Robot dog learns to walk in just one hour by analyzing the animals’ movements

They are born with muscular coordination networks with rigid threads located in their spinal cord that they rely on to stand and move through neural reflexes.

Although a little more basic, motor control reflexes help a puppy avoid falling and injuring itself during their first attempt at walking. Then further and more precise muscle control is practiced until the nervous system is well adapted to the animal’s leg muscles and tendons so that it can keep up with adults.

Researchers at the Max Planck Institute for Intelligent Systems (MPI-IS) in Stuttgart, Germany, conducted a study (published in the journal Intelligence of natural machines) to find out how animals learn to walk and overcome obstacles. For this, they built a four-legged robot, the size of a medium-sized dog, which helped them understand the details.
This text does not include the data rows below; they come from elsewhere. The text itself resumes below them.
`config.mk`:
```
export PLATFORM = sky130hd
export DESIGN_NAME = serial_adder_flat
export DESIGN_NICKNAME = d
export VERILOG_FILES = /design/src/rtl/serial_adder_if.sv /design/src/rtl/serial_adder.sv /design/src/flat_wrapper.sv
export SDC_FILE = /design/constraint.sdc
export NUM_CORES = 1
export LEC_CHECK = 0
export CELL_PAD_IN_SITES_DETAIL_PLACEMENT = 0
export CELL_PAD_IN_SITES_GLOBAL_PLACEMENT = 1
export CORE_MARGIN = 10
export CORE_UTILIZATION = 35
export DETAILED_ROUTE_END_ITERATION = 7
export HOLD_SLACK_MARGIN = 0.08
export PLACE_DENSITY = 0.68
export SLEW_MARGIN = 10
export SYNTH_ARGS = -nofsm -noshare
export SYNTH_HDL_FRONTEND = slang
export SYNTH_SLANG_ARGS = --single-unit
```
`constraint.sdc`:
```
create_clock -name clk -period 3 [get_ports clk]
set_clock_uncertainty 0.15 [all_clocks]
set_input_delay 0.6 -clock clk [delete_from_list [all_inputs] [get_ports clk]]
set_output_delay 0.6 -clock clk [all_outputs]
set_load 0.02 [all_outputs]
```
`src/rtl/serial_adder_if.sv`:
```
// serial_adder_if: request/result bundle for the bit-serial adder
interface serial_adder_if #(
    parameter int WIDTH = 8
);
    logic             start;
    logic [WIDTH-1:0] a;
    logic [WIDTH-1:0] b;
    logic             cin;
    logic             busy;
    logic             done;
    logic [WIDTH-1:0] sum;
    logic             cout;
    modport master (output start, a, b, cin, input busy, done, sum, cout);
    modport slave  (input start, a, b, cin, output busy, done, sum, cout);
endinterface

```
`src/rtl/serial_adder.sv`:
```
// serial_adder: bit-serial LSB-first adder, one full-adder cell plus carry flop
module serial_adder #(
    parameter int WIDTH = 8
) (
    input logic          clk,
    input logic          rst,
    serial_adder_if.slave bus
);
    localparam int CW = (WIDTH > 2) ? $clog2(WIDTH) : 1;
    typedef enum logic [1:0] {IDLE, RUN, DONE} state_t;
    state_t           state_q, state_d;
    logic [WIDTH-1:0] opa_q, opb_q, res_q, sum_q;
    logic [CW-1:0]    cnt_q;
    logic             carry_q, cout_q;
    logic             hs, hc, s, c, load, last;
    // full adder as two half adders
    always_comb begin
        hs   = opa_q[0] ^ opb_q[0];
        hc   = opa_q[0] & opb_q[0];
        s    = hs ^ carry_q;
        c    = hc | (hs & carry_q);
        load = bus.start && (state_q != RUN);
        last = (state_q == RUN) && (cnt_q == CW'(WIDTH - 1));
    end
    always_ff @(posedge clk) begin
        if (rst) state_q <= IDLE;
        else     state_q <= state_d;
    end
    always_comb begin
        state_d = state_q;
        if (state_q == RUN) state_d = last ? DONE : RUN;
        else                state_d = load ? RUN : IDLE;
    end
    always_comb begin
        bus.busy = (state_q == RUN);
        bus.done = (state_q == DONE);
        bus.sum  = sum_q;
        bus.cout = cout_q;
    end
    always_ff @(posedge clk) begin
        if (rst) begin
            opa_q   <= '0;
            opb_q   <= '0;
            res_q   <= '0;
            sum_q   <= '0;
            cnt_q   <= '0;
            carry_q <= 1'b0;
            cout_q  <= 1'b0;
        end else if (load) begin
            opa_q   <= bus.a;
            opb_q   <= bus.b;
            carry_q <= bus.cin;
            cnt_q   <= '0;
        end else if (state_q == RUN) begin
            opa_q   <= opa_q >> 1;
            opb_q   <= opb_q >> 1;
            res_q   <= {s, res_q[WIDTH-1:1]};
            carry_q <= c;
            cnt_q   <= cnt_q + 1'b1;
            if (last) begin
                sum_q  <= {s, res_q[WIDTH-1:1]};
                cout_q <= c;
            end
        end
    end
endmodule

```
`src/flat_wrapper.sv`:
```
// flat-port wrapper written by rule: the top's interface ports become plain ports
module serial_adder_flat 
#(
    parameter int WIDTH = 8
)
  (clk, rst, bus_start, bus_a, bus_b, bus_cin, bus_busy, bus_done, bus_sum, bus_cout);
  serial_adder_if #(.WIDTH(WIDTH)) bus_i ();
  input logic clk;
  input logic rst;
  input wire logic [$bits(bus_i.start)-1:0] bus_start;
  input wire logic [$bits(bus_i.a)-1:0] bus_a;
  input wire logic [$bits(bus_i.b)-1:0] bus_b;
  input wire logic [$bits(bus_i.cin)-1:0] bus_cin;
  output wire logic [$bits(bus_i.busy)-1:0] bus_busy;
  output wire logic [$bits(bus_i.done)-1:0] bus_done;
  output wire logic [$bits(bus_i.sum)-1:0] bus_sum;
  output wire logic [$bits(bus_i.cout)-1:0] bus_cout;
  assign bus_i.start = bus_start;
  assign bus_i.a = bus_a;
  assign bus_i.b = bus_b;
  assign bus_i.cin = bus_cin;
  assign bus_busy = bus_i.busy;
  assign bus_done = bus_i.done;
  assign bus_sum = bus_i.sum;
  assign bus_cout = bus_i.cout;
  serial_adder #(.WIDTH(WIDTH)) u_core (.clk(clk), .rst(rst), .bus(bus_i));
endmodule
```
* After elaboration in Yosys (flattened, before gate mapping)
Cells that the tools add are included.
** Storage, ports and cells
- Register bits after elaboration :: 39
- Input port bits :: 20
- Output and inout bits :: 11
** Cells by class
- Add/subtract/negate cells :: 1
- Equality and inequality tests :: 4
- Muxes and demuxes :: 9
- Bitwise logic cells :: 6
- Reduce and logical (&&, ||, !) cells :: 6
** Operator list (count)
- $mux W8 :: 4
- $mux W2 :: 2
- $add A3 B1 Y3 const B :: 1
- $eq A3 B3 Y1 const B :: 1
- $mux W1 :: 3
- $reduce_and A3 Y1 :: 1
- $and A1 B1 Y1 :: 2
- $eq A2 B1 Y1 const B :: 1
- $eq A2 B2 Y1 const B :: 1
- $logic_and A1 B1 Y1 :: 2
- $ne A2 B1 Y1 const B :: 1
- $reduce_and A2 Y1 :: 1
- $reduce_bool A2 Y1 :: 1
- $reduce_or A2 Y1 :: 1
- $xor A1 B1 Y1 :: 2
- $not A1 Y1 :: 1
- $or A1 B1 Y1 :: 1

* Depth between registers and ports, before layout
Gate-level depths: netlist (run 1).
- Depth after elaboration :: 5
- Depth in mapped cells :: 6
- Gate-level depth less buffers :: 5

* Worst setup path after synthesis (run 1)
Ideal clock, no wire load.
- Kind :: register -> output
- Start point :: register u_core.state_q[1]
- End point :: output port bus_busy
- Arrival time :: 761 ps
- Setup slack :: 1489 ps
- Stages on the path, launching flop included :: 5
- Path buffers :: 2
- Cell sequence :: dfxtp_1 nand2b_1 buf_6 inv_4 buf_6
** On the way
- Word-level cells in the longest chain between the ends :: 1
** RTL lines
- start: declaration :: RTL line serial_adder.sv:11 : state_t state_q, state_d;
- start signal: assignment :: RTL line serial_adder.sv:27 : else state_q <= state_d;
- $eq A2 B1 Y1 :: RTL line serial_adder.sv:35 : bus.busy = (state_q == RUN);
- end: declaration :: RTL line flat_wrapper.sv:14 : output wire logic [$bits(bus_i.busy)-1:0] bus_busy;
Every way passes these cells.

* Final worst setup path (run 1)
Same ends and word-level chain as after synthesis.

==> impl_metrics.csv, run 1 <==
group,metric,value,unit
outcome,status,"finished clean",
sta,fin_ws,675.0,ps
min_path,min-delay-start,"u_core.res_q[1]",
cts,cts_tree,"done",
synth,yosysWarningCount,0,
pwr,leakage,0.7571,nW
synth,synth.top_cell.area_share,46.59,%
cts,cts_root_buffer,"clkbuf_8",
detailed_routing,drc_errors,0,
sta,period_needed,2325,ps
layout,drive_gt1_share,13.71,%
critical_path,cp_max_fo,14,
min_path,whs_endpoint,"u_core.bus.sum[0]",
sta,worstMarginPinSlew,471.5,ps
synth,ys_types,19,
synth,synthArstFlopShare,0,%
layout,n_fill_cell,423,
floorplanning,fp-row-count,24,
job,cap_violations,0,
floorplanning,core,0.004444,mm²
min_path,whs_path_depth,2,
detailed_routing,avgRoutedWirePerCell,12.88,µm
critical_path,r2r_end,"u_core.bus.sum[5]",
layout,nets,219,
sta,maxSlewHeadroom,68.57,%
synth,netlist_area,0.001633,mm²
sta,max_freq,430.1,MHz
synth,yosys-top-cells-count,"dfxtp_1 (38), nand2_1 (35), a21oi_1 (20)",
placed_design,io_buffers,30,
sta,finalSetupViolCount,0,
layout,stdcell_count,249,
detailed_routing,viasPerCell,4.815,
critical_path,crit_arrival,1570,ps
detailed_routing,drt-initial-drc-count,51,
critical_path,cp-end-kind,"output port",
cts,cts_buffers,5,
synth,yosys.area.top_type,"dfxtp_1",
cts,postCtsResizedCells,0,
synth,synthTopCellsByArea,"dfxtp_1 (47%), a211oi_2 (11%), mux2i_1 (10%)",
placed_design,dp_slack,962.2,ps
sta,hold_viol,0,
critical_path,crit_type,"reg2out",
critical_path,worstRegToRegCells,5,
layout,areaGrowthSynthToFinish,23.45,%
critical_path,cp.required,2250,ps
detailed_routing,drt-total-wl,3206,µm
pwr,powerDensity,515.6,mW/mm²
cts,clock_latency,290,ps
min_path,min_path_type,"reg2reg",
floorplanning,die_h,88.30,µm
floorplanning,initial_core_util,36.74,%
grt,grt_overflow,0,
grt,grt_usage,9.218,%
detailed_routing,final_antenna_net_count,0,
cts,post_cts_buffers,0,
detailed_routing,vias,1199,
grt,grt_max_degree,42,
placed_design,hpwl,2171,µm
placed_design,gp_congestion,0.6855,
detailed_routing,drt_pass1_iterations,4,
synth,synth_most_common_cell,"dfxtp_1",
synth,syn_inst,169,
synth,ys_ff_latch,38,
grt,antenna_found_initial,0,
synth,synth_edf_count,0,
grt,grt_pass1_wl,5706,µm
cts,path_clk_slew,70,ps
critical_path,r2r-start,"u_core.cnt_q[0]",
sta,timing.hold.ws,303.1,ps
cts,ctsHoldBuffers,0,
cts,clock-sinks,38,
synth,seq_area_frac_synth,46.59,%
grt,first_global_vias,1216,
pwr,vdd.ir_drop.worst,246.0,µV
sta,tns,0,ps
critical_path,reg2reg_setup_slack,1480,ps
synth,synth_area_per_cell,9.662,µm²
placed_design,dp_cells,241,
floorplanning,die_w,88.30,µm
sta,rsz0062_at_grt,"no",
cts,cts_max_level,2,
floorplanning,design.portCount,31,
sta,final_max_slew_viol_count,0,
synth,syn-num-nets,192,
layout,antennaDiodeCount,0,
critical_path,startpoint_type,"flip-flop",
pwr,p_total,1.039,mW
synth,synth_top_flop_cell,"dfxtp_1",
cts,clk_path_buf_depth,2,
sta,timing.final.crit_share,77.50,%
floorplanning,die-area,0.007797,mm²
[per-stage QoR]
step / instance area [µm²] / utilization (%)
CTS: 2016 / 45.35
detailed placement: 1921 / 43.22
finish: 2016 / 45.35
global route: 2016 / 45.35
floorplan: 1633 / -
global placement: 1921 / 43.22
[how the worst max path moves through the flow]
stage,start,to
2_1_floorplan,u_core.state_q[1],bus_busy
3_3_place_gp,u_core.state_q[1],bus_busy
5_1_grt,u_core.state_q[1],bus_busy
4_1_cts,u_core.state_q[1],bus_busy
6_report,u_core.state_q[1],bus_busy
3_5_place_dp,bus_start,u_core.opb_q[2]
[metal layers]
metal	vias up	wire [µm]	track usage (%)
met5	-	0	0
met4	0	35	3.524
met3	4	249	4.320
met2	21	1485	14.87
met1	545	1436	10.39
li1	629	-	-
[sequential cells by signal, indices dropped and copies added, names as in the netlist]
register         flops
u_core.opb_q         8
u_core.carry_q       1
u_core.bus.cout      1
u_core.res_q         7
u_core.cnt_q         3
u_core.opa_q         8
u_core.bus.sum       8
u_core.state_q       2
[cell type report]
| cell class | count | area [µm²] | share of cell area, % |
|---|---|---|---|
| clock inverter | 2 | 12.51 | 0.6207 |
| multi-input combinational | 117 | 765.7 | 37.99 |
| clock buffer | 6 | 82.58 | 4.097 |
| tap | 52 | 65.06 | 3.228 |
| inverter | 1 | 6.256 | 0.3104 |
| timing repair buffer | 33 | 322.8 | 16.01 |
| sequential | 38 | 760.7 | 37.74 |
[placed cells by master, fill, tap and decap left out]
cell type	instances
nand2b_2	1
nor3_1	2
dfxtp_1	38
clkbuf_8	6
a211oi_2	14
nand2_1	35
clkinvlp_4	1
nand2b_1	2
a21oi_1	20
and3b_1	1
inv_4	1
a211oi_1	1
buf_4	3
clkdlybuf4s50_1	30
nand3b_1	4
nor2b_1	1
clkinv_2	1
mux2i_1	17
fa_1	1
ha_1	2
nor2_1	16
[worst max-delay path: stages (launching register included)]
cell and delay (ps):
dfxtp_1 320, nand2b_2 200, inv_4 140, clkdlybuf4s50_1 630
[logic make-up (layout without fill, tap and decap cells)]
| logic type | Yosys count | in the layout | share of synthesized area, % |
|---|---|---|---|
| flops | 38 | 38 | 46.59 |
| compound gates | 35 | 35 | 17.32 |
| buf+inv | 14 | 42 | 6.666 |
| simple gates | 62 | 62 | 16.25 |
| mux | 17 | 17 | 10.42 |
| fa+ha+maj | 3 | 3 | 2.758 |
[power by group]
part	switching, mW	total [mW]	internal (mW)
clock network	0.180	0.364	0.185
registers	0.0145	0.544	0.530
logic	0.0660	0.131	0.0648
No activity file was read; power rests on OpenSTA's default activity.
==> run 2, diff against run 1 <==
- clock period: 3 -> 2.2 ns (I/O delays scaled with it)
==> run 2 against run 1 <==
Compared with the run above:
- utilization up 1.5 points
- total power up 58%
- sequential cell count unchanged
- wire length up 6.0%
- sequential share of layout area down 1.2 points
- hold slack better by 2.5 ps
- die area unchanged
==> impl_metrics.csv, run 2 (synthesized netlist as in run 1, its figures left out) <==
group,metric,value,unit
outcome,status,"finished clean",
sta,period_needed,2000,ps
sta,hold_viol,0,
critical_path,cp-end-kind,"output port",
sta,max_freq,500.0,MHz
floorplanning,design.portCount,31,
placed_design,dp_slack,320.8,ps
sta,tns,0,ps
critical_path,crit_arrival,1410,ps
cts,clock_latency,290,ps
detailed_routing,vias,1227,
cts,cts_root_buffer,"clkbuf_8",
grt,antenna_found_initial,0,
pwr,p_int,1.269,mW
grt,first_global_vias,1272,
sta,fin_ws,200.1,ps
layout,final_core_util,46.85,%
floorplanning,die-area,0.007797,mm²
placed_design,dp_cells,241,
job,cap_violations,0,
detailed_routing,avgRoutedWirePerCell,13.65,µm
pwr,vdd.ir_drop.worst,294.6,µV
detailed_routing,drt-initial-drc-count,76,
layout,drive_gt1_share,13.71,%
layout,nets,219,
floorplanning,initial_core_util,36.74,%
sta,rsz0062_at_grt,"no",
critical_path,slowest_stage,"clkdlybuf4s50_1",
critical_path,crit_type,"reg2out",
pwr,switching_share,22.51,%
critical_path,critPathMaxStageDelay,620,ps
pwr,leakage,0.7904,nW
grt,gr-usage-met3,3.860,%
layout,final_cell_mix,"dfxtp_1 (38), nand2_1 (35), clkdlybuf4s50_1 (29), a21oi_1 (20), mux2i_1 (17)",
placed_design,hpwl,2310,µm
detailed_routing,drt-total-wl,3398,µm
pwr,powerDensity,786.5,mW/mm²
layout,antennaDiodeCount,0,
sta,timing.hold.ws,305.6,ps
floorplanning,die_h,88.30,µm
floorplanning,fp-row-count,24,
pwr,pwr-share-clk,43.4,%
detailed_routing,final_antenna_net_count,0,
cts,path_clk_slew,80,ps
layout,final_common_cell,"dfxtp_1",
grt,grt_overflow,0,
layout,regArea,760.7,µm²
cts,cts_tree,"done",
floorplanning,core,0.004444,mm²
cts,post_cts_buffers,0,
grt,grt_max_degree,42,
cts,cts_max_level,2,
cts,clock-sinks,38,
critical_path,startpoint_type,"flip-flop",
pwr,comb_power_share,11.3,%
grt,grt.busiest_layer,"met2",
detailed_routing,viasPerCell,4.928,
sta,timing.final.crit_share,90.91,%
sta,maxSlewHeadroom,68.63,%
detailed_routing,drt_pass1_iterations,4,
layout,multi_input_area,765.7,µm²
grt,globalRouteMet2Util,15.87,%
sta,worstMarginPinSlew,470.5,ps
placed_design,gp_congestion,0.6837,
sta,finalSetupViolCount,0,
grt,grt_pass1_wl,5947,µm
cts,cts_buffers,5,
critical_path,path_cells,"nor2b_1 -> clkdlybuf4s50_1",
critical_path,cp_max_fo,4,
floorplanning,die_w,88.30,µm
layout,stdcell_count,249,
pwr,switching_power,0.3686,mW
grt,use_met1,10.78,%
sta,final_max_slew_viol_count,0,
grt,grt_usage,9.565,%
layout,n_fill_cell,437,
critical_path,cp.required,1610,ps
placed_design,io_buffers,30,
pwr,power_frac_seq,45.3,%
layout,areaGrowthSynthToFinish,27.51,%
min_path,min_path_type,"reg2reg",
detailed_routing,drc_errors,0,
cts,clk_path_buf_depth,2,
## run 2: per-layer routing
metal / vias to the layer above / part of all wire, %
met5: - / 0
met4: 0 / 1.5
met3: 6 / 6.7
met2: 23 / 47
met1: 570 / 45
li1: 628 / -
## run 2: path summary, 6_finish.rpt
path                     start           endpoint  slack [ps]  cells after the start
max          u_core.state_q[1]           bus_done         200                      2
min          u_core.bus.sum[7]  u_core.bus.sum[7]         310                      2
max reg2reg    u_core.cnt_q[0]    u_core.bus.cout         690                      5
min reg2reg  u_core.bus.sum[7]  u_core.bus.sum[7]         310                      2
## run 2: through the flow
stage / area [µm²] / total power [mW]
floorplan: 1633 / 0.8946
global placement: 1946 / 0.9416
detailed placement: 1946 / 0.9474
CTS: 2082 / 1.662
global route: 2082 / 1.710
finish: 2082 / 1.637
## run 2: critical path, delay by kind of cell (launching register included)
family / cells / cell delay [ps]
flops: 1 / 350
buf+inv: 1 / 620
simple gates: 1 / 150
## run 2: cell type report
class                   count  area share (%)
multi-input cells         117           36.78
flip-flops and latches     38           36.54
repair buffers             33           16.65
clock buffers               5           3.305
clock inverters             3           3.305
well taps                  52           3.125
inverters                   1          0.3005
## run 2: repair_timing
item | in CTS | in global routing
hold buffers | 0 | 0
gates resized for setup | 1 | 0
endpoints found under the hold margin | 0 | 0
endpoints found under the setup margin | 1 | 0
## run 2: power groups by stage
stage	logic (mW)	registers [mW]	clock network, mW
final	0.185	0.742	0.710
after global routing	0.207	0.748	0.756
after CTS	0.189	0.742	0.732
after detailed placement	0.189	0.758	0
after global placement	0.185	0.757	0
after floorplan	0.141	0.753	0
==> run 3, diff against run 2 <==
==> constraint.sdc (replaced) <==
create_clock -name clk -period 2.2 [get_ports clk]
set_clock_uncertainty 0.15 [all_clocks]
set_input_delay 0.22 -clock clk [delete_from_list [all_inputs] [get_ports clk]]
set_output_delay 0.22 -clock clk [all_outputs]
set_load 0.02 [all_outputs]
==> results of run 3 <==
Same layout as run 1 (identical final DEF). Status: finished clean.
Main changes from that run: setup slack after placement 962.2 ps -> 542.2 ps; setup slack after layout 675.0 ps -> 255.0 ps; register-to-register setup slack 1480 ps -> 680 ps; total power 1.039 mW -> 1.417 mW; worst IR drop on VDD 246.0 µV -> 335.5 µV
File: config.mk
export PLATFORM = sky130hd
export DESIGN_NAME = exit_gate_controller
export DESIGN_NICKNAME = d
export VERILOG_FILES = /design/src/rtl/parking_pkg.sv /design/src/rtl/gate_timer.sv /design/src/rtl/exit_gate_controller.sv
export SDC_FILE = /design/constraint.sdc
export NUM_CORES = 1
export LEC_CHECK = 0
export ABC_AREA = 1
export BUFFER_PORTS_ARGS = -buffer_cell sky130_fd_sc_hd__buf_2
export CAP_MARGIN = 10
export CORE_MARGIN = 4
export CORE_UTILIZATION = 25
export DETAILED_ROUTE_END_ITERATION = 6
export PLACE_DENSITY = 0.45
export REMOVE_ABC_BUFFERS = 1
export SETUP_SLACK_MARGIN = 0.4
export SLEW_MARGIN = 10
export SYNTH_ARGS = -nofsm -noshare
export SYNTH_HDL_FRONTEND = slang
export SYNTH_SLANG_ARGS = --single-unit
export TNS_END_PERCENT = 5
File: constraint.sdc
create_clock -name clk -period 3.6 [get_ports clk]
set_input_delay 0 -clock clk [delete_from_list [all_inputs] [get_ports clk]]
set_output_delay 0 -clock clk [all_outputs]
set_load 0.01 [all_outputs]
German researchers have developed a robot dog to understand the movement learning process in four-legged puppies. Photo: Max Planck of Intelligent Systems (MPI-IS)

“As engineers and robot technicians, we seek the answer by building a robot that thinks like an animal and learns from its flaws,” Felix Ruppert, a former doctoral student in the Dynamic Locomotion Research Group at MPI-IS, said in a statement. “If an animal stumbles, is it a mistake? Not if it happens once. But if it stumbles often, it gives us a measure of how well the robot is doing.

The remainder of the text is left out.